§ SUPPLIED ENTRIES
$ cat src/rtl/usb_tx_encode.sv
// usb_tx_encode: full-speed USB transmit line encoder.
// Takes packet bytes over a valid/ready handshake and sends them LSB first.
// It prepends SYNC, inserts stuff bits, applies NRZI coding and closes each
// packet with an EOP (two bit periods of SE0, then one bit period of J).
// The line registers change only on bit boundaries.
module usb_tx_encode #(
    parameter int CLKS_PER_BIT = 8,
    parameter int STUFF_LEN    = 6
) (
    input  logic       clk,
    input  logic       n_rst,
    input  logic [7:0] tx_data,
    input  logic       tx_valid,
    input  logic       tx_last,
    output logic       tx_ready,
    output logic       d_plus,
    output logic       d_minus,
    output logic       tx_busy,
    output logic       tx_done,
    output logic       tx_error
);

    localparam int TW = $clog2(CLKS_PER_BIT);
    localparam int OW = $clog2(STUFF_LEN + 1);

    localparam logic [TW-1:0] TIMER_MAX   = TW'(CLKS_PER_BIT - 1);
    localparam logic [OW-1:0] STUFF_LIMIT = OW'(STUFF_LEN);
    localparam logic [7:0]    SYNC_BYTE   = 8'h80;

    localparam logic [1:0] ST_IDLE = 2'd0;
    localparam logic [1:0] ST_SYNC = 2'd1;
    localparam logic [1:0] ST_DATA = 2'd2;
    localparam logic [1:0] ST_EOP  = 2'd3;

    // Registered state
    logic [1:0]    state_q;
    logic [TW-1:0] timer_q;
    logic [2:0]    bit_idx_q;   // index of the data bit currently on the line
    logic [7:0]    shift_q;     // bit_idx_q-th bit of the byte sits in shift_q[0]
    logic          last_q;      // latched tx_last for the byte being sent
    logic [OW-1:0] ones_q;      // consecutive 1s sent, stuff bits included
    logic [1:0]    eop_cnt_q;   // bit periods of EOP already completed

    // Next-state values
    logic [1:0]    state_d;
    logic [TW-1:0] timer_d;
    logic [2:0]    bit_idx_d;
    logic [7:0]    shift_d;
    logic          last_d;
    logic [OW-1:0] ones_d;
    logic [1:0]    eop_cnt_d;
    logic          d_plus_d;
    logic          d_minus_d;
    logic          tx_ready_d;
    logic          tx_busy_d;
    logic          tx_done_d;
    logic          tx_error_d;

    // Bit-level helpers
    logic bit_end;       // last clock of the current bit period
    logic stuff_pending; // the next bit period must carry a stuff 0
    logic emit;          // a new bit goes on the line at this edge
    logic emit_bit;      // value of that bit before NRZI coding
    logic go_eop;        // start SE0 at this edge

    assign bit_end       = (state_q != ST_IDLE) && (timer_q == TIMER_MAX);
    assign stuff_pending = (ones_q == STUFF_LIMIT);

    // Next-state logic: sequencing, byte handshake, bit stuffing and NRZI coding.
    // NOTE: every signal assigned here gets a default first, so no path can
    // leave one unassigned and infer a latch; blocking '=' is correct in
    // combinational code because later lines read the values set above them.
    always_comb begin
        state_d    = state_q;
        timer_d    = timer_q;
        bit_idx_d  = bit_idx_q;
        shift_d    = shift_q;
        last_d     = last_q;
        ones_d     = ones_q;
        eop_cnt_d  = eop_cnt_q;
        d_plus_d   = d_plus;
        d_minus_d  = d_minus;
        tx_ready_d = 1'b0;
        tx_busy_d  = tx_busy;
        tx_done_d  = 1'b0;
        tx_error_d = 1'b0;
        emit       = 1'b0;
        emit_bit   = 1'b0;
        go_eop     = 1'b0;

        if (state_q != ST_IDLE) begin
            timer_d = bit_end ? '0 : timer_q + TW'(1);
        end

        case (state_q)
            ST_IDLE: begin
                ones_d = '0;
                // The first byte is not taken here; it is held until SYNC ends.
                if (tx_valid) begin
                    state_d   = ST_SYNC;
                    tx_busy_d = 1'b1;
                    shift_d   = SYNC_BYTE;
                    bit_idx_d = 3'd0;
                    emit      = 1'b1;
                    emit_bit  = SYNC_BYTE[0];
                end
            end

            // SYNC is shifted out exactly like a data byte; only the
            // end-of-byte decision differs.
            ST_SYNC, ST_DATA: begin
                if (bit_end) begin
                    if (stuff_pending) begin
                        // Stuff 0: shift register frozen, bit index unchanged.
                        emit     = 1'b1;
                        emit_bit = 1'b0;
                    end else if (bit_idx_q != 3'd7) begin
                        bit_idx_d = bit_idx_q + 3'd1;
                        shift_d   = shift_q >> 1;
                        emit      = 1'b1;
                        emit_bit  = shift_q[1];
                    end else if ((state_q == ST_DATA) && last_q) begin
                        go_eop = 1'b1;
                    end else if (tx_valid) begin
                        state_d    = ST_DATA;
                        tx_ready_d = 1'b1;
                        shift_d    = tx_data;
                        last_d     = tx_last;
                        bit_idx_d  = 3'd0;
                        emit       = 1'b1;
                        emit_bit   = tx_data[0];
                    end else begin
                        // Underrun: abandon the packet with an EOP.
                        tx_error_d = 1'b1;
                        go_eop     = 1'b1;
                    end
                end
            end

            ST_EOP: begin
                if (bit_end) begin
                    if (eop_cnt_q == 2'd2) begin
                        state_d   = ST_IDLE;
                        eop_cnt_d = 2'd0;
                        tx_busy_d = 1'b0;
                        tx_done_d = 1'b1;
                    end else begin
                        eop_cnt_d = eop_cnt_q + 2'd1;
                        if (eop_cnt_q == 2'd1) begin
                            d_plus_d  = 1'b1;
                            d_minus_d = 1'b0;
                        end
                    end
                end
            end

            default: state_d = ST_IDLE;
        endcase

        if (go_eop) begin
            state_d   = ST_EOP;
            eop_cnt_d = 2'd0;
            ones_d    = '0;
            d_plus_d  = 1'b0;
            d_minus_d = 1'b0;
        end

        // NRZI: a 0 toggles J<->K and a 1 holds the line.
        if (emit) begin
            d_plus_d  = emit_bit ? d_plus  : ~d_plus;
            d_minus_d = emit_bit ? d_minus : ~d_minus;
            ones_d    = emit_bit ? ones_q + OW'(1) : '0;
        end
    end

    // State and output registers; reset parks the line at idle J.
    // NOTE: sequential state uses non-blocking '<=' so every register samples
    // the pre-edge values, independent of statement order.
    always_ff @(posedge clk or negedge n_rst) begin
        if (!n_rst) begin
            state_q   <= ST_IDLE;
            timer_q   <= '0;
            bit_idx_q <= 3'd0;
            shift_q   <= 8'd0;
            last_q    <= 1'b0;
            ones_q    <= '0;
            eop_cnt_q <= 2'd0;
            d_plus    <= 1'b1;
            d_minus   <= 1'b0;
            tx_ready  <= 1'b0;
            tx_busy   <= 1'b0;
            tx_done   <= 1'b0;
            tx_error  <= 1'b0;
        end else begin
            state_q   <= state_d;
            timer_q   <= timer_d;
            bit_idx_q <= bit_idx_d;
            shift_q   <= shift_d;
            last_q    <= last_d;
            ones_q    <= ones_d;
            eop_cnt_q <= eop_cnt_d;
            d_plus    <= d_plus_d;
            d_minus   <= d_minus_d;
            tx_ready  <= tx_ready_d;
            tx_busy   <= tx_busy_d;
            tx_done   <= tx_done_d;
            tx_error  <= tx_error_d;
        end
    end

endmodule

§ WORK TASK
A complete and exact reproduction of the data is needed.

§ EXERCISE OUTPUT
$ cat src/rtl/usb_tx_encode.sv
// usb_tx_encode: full-speed USB transmit line encoder.
// Takes packet bytes over a valid/ready handshake and sends them LSB first.
// It prepends SYNC, inserts stuff bits, applies NRZI coding and closes each
// packet with an EOP (two bit periods of SE0, then one bit period of J).
// The line registers change only on bit boundaries.
module usb_tx_encode #(
    parameter int CLKS_PER_BIT = 8,
    parameter int STUFF_LEN    = 6
) (
    input  logic       clk,
    input  logic       n_rst,
    input  logic [7:0] tx_data,
    input  logic       tx_valid,
    input  logic       tx_last,
    output logic       tx_ready,
    output logic       d_plus,
    output logic       d_minus,
    output logic       tx_busy,
    output logic       tx_done,
    output logic       tx_error
);

    localparam int TW = $clog2(CLKS_PER_BIT);
    localparam int OW = $clog2(STUFF_LEN + 1);

    localparam logic [TW-1:0] TIMER_MAX   = TW'(CLKS_PER_BIT - 1);
    localparam logic [OW-1:0] STUFF_LIMIT = OW'(STUFF_LEN);
    localparam logic [7:0]    SYNC_BYTE   = 8'h80;

    localparam logic [1:0] ST_IDLE = 2'd0;
    localparam logic [1:0] ST_SYNC = 2'd1;
    localparam logic [1:0] ST_DATA = 2'd2;
    localparam logic [1:0] ST_EOP  = 2'd3;

    // Registered state
    logic [1:0]    state_q;
    logic [TW-1:0] timer_q;
    logic [2:0]    bit_idx_q;   // index of the data bit currently on the line
    logic [7:0]    shift_q;     // bit_idx_q-th bit of the byte sits in shift_q[0]
    logic          last_q;      // latched tx_last for the byte being sent
    logic [OW-1:0] ones_q;      // consecutive 1s sent, stuff bits included
    logic [1:0]    eop_cnt_q;   // bit periods of EOP already completed

    // Next-state values
    logic [1:0]    state_d;
    logic [TW-1:0] timer_d;
    logic [2:0]    bit_idx_d;
    logic [7:0]    shift_d;
    logic          last_d;
    logic [OW-1:0] ones_d;
    logic [1:0]    eop_cnt_d;
    logic          d_plus_d;
    logic          d_minus_d;
    logic          tx_ready_d;
    logic          tx_busy_d;
    logic          tx_done_d;
    logic          tx_error_d;

    // Bit-level helpers
    logic bit_end;       // last clock of the current bit period
    logic stuff_pending; // the next bit period must carry a stuff 0
    logic emit;          // a new bit goes on the line at this edge
    logic emit_bit;      // value of that bit before NRZI coding
    logic go_eop;        // start SE0 at this edge

    assign bit_end       = (state_q != ST_IDLE) && (timer_q == TIMER_MAX);
    assign stuff_pending = (ones_q == STUFF_LIMIT);

    // Next-state logic: sequencing, byte handshake, bit stuffing and NRZI coding.
    // NOTE: every signal assigned here gets a default first, so no path can
    // leave one unassigned and infer a latch; blocking '=' is correct in
    // combinational code because later lines read the values set above them.
    always_comb begin
        state_d    = state_q;
        timer_d    = timer_q;
        bit_idx_d  = bit_idx_q;
        shift_d    = shift_q;
        last_d     = last_q;
        ones_d     = ones_q;
        eop_cnt_d  = eop_cnt_q;
        d_plus_d   = d_plus;
        d_minus_d  = d_minus;
        tx_ready_d = 1'b0;
        tx_busy_d  = tx_busy;
        tx_done_d  = 1'b0;
        tx_error_d = 1'b0;
        emit       = 1'b0;
        emit_bit   = 1'b0;
        go_eop     = 1'b0;

        if (state_q != ST_IDLE) begin
            timer_d = bit_end ? '0 : timer_q + TW'(1);
        end

        case (state_q)
            ST_IDLE: begin
                ones_d = '0;
                // The first byte is not taken here; it is held until SYNC ends.
                if (tx_valid) begin
                    state_d   = ST_SYNC;
                    tx_busy_d = 1'b1;
                    shift_d   = SYNC_BYTE;
                    bit_idx_d = 3'd0;
                    emit      = 1'b1;
                    emit_bit  = SYNC_BYTE[0];
                end
            end

            // SYNC is shifted out exactly like a data byte; only the
            // end-of-byte decision differs.
            ST_SYNC, ST_DATA: begin
                if (bit_end) begin
                    if (stuff_pending) begin
                        // Stuff 0: shift register frozen, bit index unchanged.
                        emit     = 1'b1;
                        emit_bit = 1'b0;
                    end else if (bit_idx_q != 3'd7) begin
                        bit_idx_d = bit_idx_q + 3'd1;
                        shift_d   = shift_q >> 1;
                        emit      = 1'b1;
                        emit_bit  = shift_q[1];
                    end else if ((state_q == ST_DATA) && last_q) begin
                        go_eop = 1'b1;
                    end else if (tx_valid) begin
                        state_d    = ST_DATA;
                        tx_ready_d = 1'b1;
                        shift_d    = tx_data;
                        last_d     = tx_last;
                        bit_idx_d  = 3'd0;
                        emit       = 1'b1;
                        emit_bit   = tx_data[0];
                    end else begin
                        // Underrun: abandon the packet with an EOP.
                        tx_error_d = 1'b1;
                        go_eop     = 1'b1;
                    end
                end
            end

            ST_EOP: begin
                if (bit_end) begin
                    if (eop_cnt_q == 2'd2) begin
                        state_d   = ST_IDLE;
                        eop_cnt_d = 2'd0;
                        tx_busy_d = 1'b0;
                        tx_done_d = 1'b1;
                    end else begin
                        eop_cnt_d = eop_cnt_q + 2'd1;
                        if (eop_cnt_q == 2'd1) begin
                            d_plus_d  = 1'b1;
                            d_minus_d = 1'b0;
                        end
                    end
                end
            end

            default: state_d = ST_IDLE;
        endcase

        if (go_eop) begin
            state_d   = ST_EOP;
            eop_cnt_d = 2'd0;
            ones_d    = '0;
            d_plus_d  = 1'b0;
            d_minus_d = 1'b0;
        end

        // NRZI: a 0 toggles J<->K and a 1 holds the line.
        if (emit) begin
            d_plus_d  = emit_bit ? d_plus  : ~d_plus;
            d_minus_d = emit_bit ? d_minus : ~d_minus;
            ones_d    = emit_bit ? ones_q + OW'(1) : '0;
        end
    end

    // State and output registers; reset parks the line at idle J.
    // NOTE: sequential state uses non-blocking '<=' so every register samples
    // the pre-edge values, independent of statement order.
    always_ff @(posedge clk or negedge n_rst) begin
        if (!n_rst) begin
            state_q   <= ST_IDLE;
            timer_q   <= '0;
            bit_idx_q <= 3'd0;
            shift_q   <= 8'd0;
            last_q    <= 1'b0;
            ones_q    <= '0;
            eop_cnt_q <= 2'd0;
            d_plus    <= 1'b1;
            d_minus   <= 1'b0;
            tx_ready  <= 1'b0;
            tx_busy   <= 1'b0;
            tx_done   <= 1'b0;
            tx_error  <= 1'b0;
        end else begin
            state_q   <= state_d;
            timer_q   <= timer_d;
            bit_idx_q <= bit_idx_d;
            shift_q   <= shift_d;
            last_q    <= last_d;
            ones_q    <= ones_d;
            eop_cnt_q <= eop_cnt_d;
            d_plus    <= d_plus_d;
            d_minus   <= d_minus_d;
            tx_ready  <= tx_ready_d;
            tx_busy   <= tx_busy_d;
            tx_done   <= tx_done_d;
            tx_error  <= tx_error_d;
        end
    end

endmodule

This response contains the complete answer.